Another daemon for managing control groups
Another daemon for managing control groups
Posted Dec 5, 2013 11:24 UTC (Thu) by anselm (subscriber, #2796)In reply to: Another daemon for managing control groups by tdalman
Parent article: Another daemon for managing control groups
I also agree that lumping many (independent) functionalities in a single component is against my understanding of high quality software. I fail to understand how an init process is connected to udev or cgroups.
Many of the so-called »independent« functionalities are only »independent« because they have been developed at different times by different people, not because of deliberate design. For example, in the traditional setup there are four or five different ways of starting background service processes, all configured differently, most not really working properly, and none aware of each other – mostly through a series of accidents of history. With respect, this is not how one constructs »high quality software«. I wonder how people can claim, with a straight face, that doing things this way is a Good Idea, and that the method of choice for improving the situation is by adding more complexity through yet another disjointed service.

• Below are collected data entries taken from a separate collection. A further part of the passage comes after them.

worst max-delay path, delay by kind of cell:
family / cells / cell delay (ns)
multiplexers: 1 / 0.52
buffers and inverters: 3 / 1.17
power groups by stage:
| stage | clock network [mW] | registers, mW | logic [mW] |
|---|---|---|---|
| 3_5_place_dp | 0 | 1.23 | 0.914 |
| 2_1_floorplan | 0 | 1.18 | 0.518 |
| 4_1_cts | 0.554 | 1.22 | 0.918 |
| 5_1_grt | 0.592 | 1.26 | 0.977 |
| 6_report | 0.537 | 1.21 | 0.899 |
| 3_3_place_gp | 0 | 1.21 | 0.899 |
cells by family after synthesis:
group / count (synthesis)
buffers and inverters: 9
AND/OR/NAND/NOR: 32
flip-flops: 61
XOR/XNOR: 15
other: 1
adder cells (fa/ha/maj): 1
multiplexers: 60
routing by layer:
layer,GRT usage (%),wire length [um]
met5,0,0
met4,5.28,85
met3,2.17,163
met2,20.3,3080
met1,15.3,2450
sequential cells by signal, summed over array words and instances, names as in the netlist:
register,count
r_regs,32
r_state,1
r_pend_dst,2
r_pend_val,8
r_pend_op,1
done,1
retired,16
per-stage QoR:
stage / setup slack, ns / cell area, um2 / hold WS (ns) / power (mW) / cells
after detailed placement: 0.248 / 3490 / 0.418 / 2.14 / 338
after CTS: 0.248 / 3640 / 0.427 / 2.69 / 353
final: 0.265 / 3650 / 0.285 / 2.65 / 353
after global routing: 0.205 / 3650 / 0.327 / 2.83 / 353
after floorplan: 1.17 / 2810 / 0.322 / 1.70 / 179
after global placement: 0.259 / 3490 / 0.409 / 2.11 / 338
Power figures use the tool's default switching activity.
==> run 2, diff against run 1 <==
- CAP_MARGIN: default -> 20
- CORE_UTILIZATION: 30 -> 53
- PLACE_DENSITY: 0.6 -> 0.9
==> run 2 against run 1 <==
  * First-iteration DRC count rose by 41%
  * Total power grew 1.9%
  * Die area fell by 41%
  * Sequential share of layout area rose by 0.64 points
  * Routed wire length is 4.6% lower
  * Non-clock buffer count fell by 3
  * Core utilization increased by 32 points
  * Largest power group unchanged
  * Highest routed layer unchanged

The big advantage of systemd is that it unifies a lot of previously disjointed but similar functionality under a single interface. This means, among other things, that the configuration of the init process (together with other purportedly »independent« bits like inetd, cron, …) is that much easier to understand, to manage, to learn, and to teach. This will be an advantage in the long run.
It is also worth reiterating that Unix didn't start out with the SysV init system. When that was first proposed in the 1980s, the objections against it were pretty similar to the ones fielded against systemd these days – it was accused, by the same sort of people, of being overengineered, needlessly complex, and generally not needed in the first place because the existing approaches were considered perfectly adequate. It's funny how, nearly 30 years later, SysV init seems to have suddenly become the epitome of simplicity and sound Unix-style engineering, and how we must hang on to it at all costs. Incidentally, pretty much none of the other popular Unix implementations out there still use SysV init, and that should also tell us something.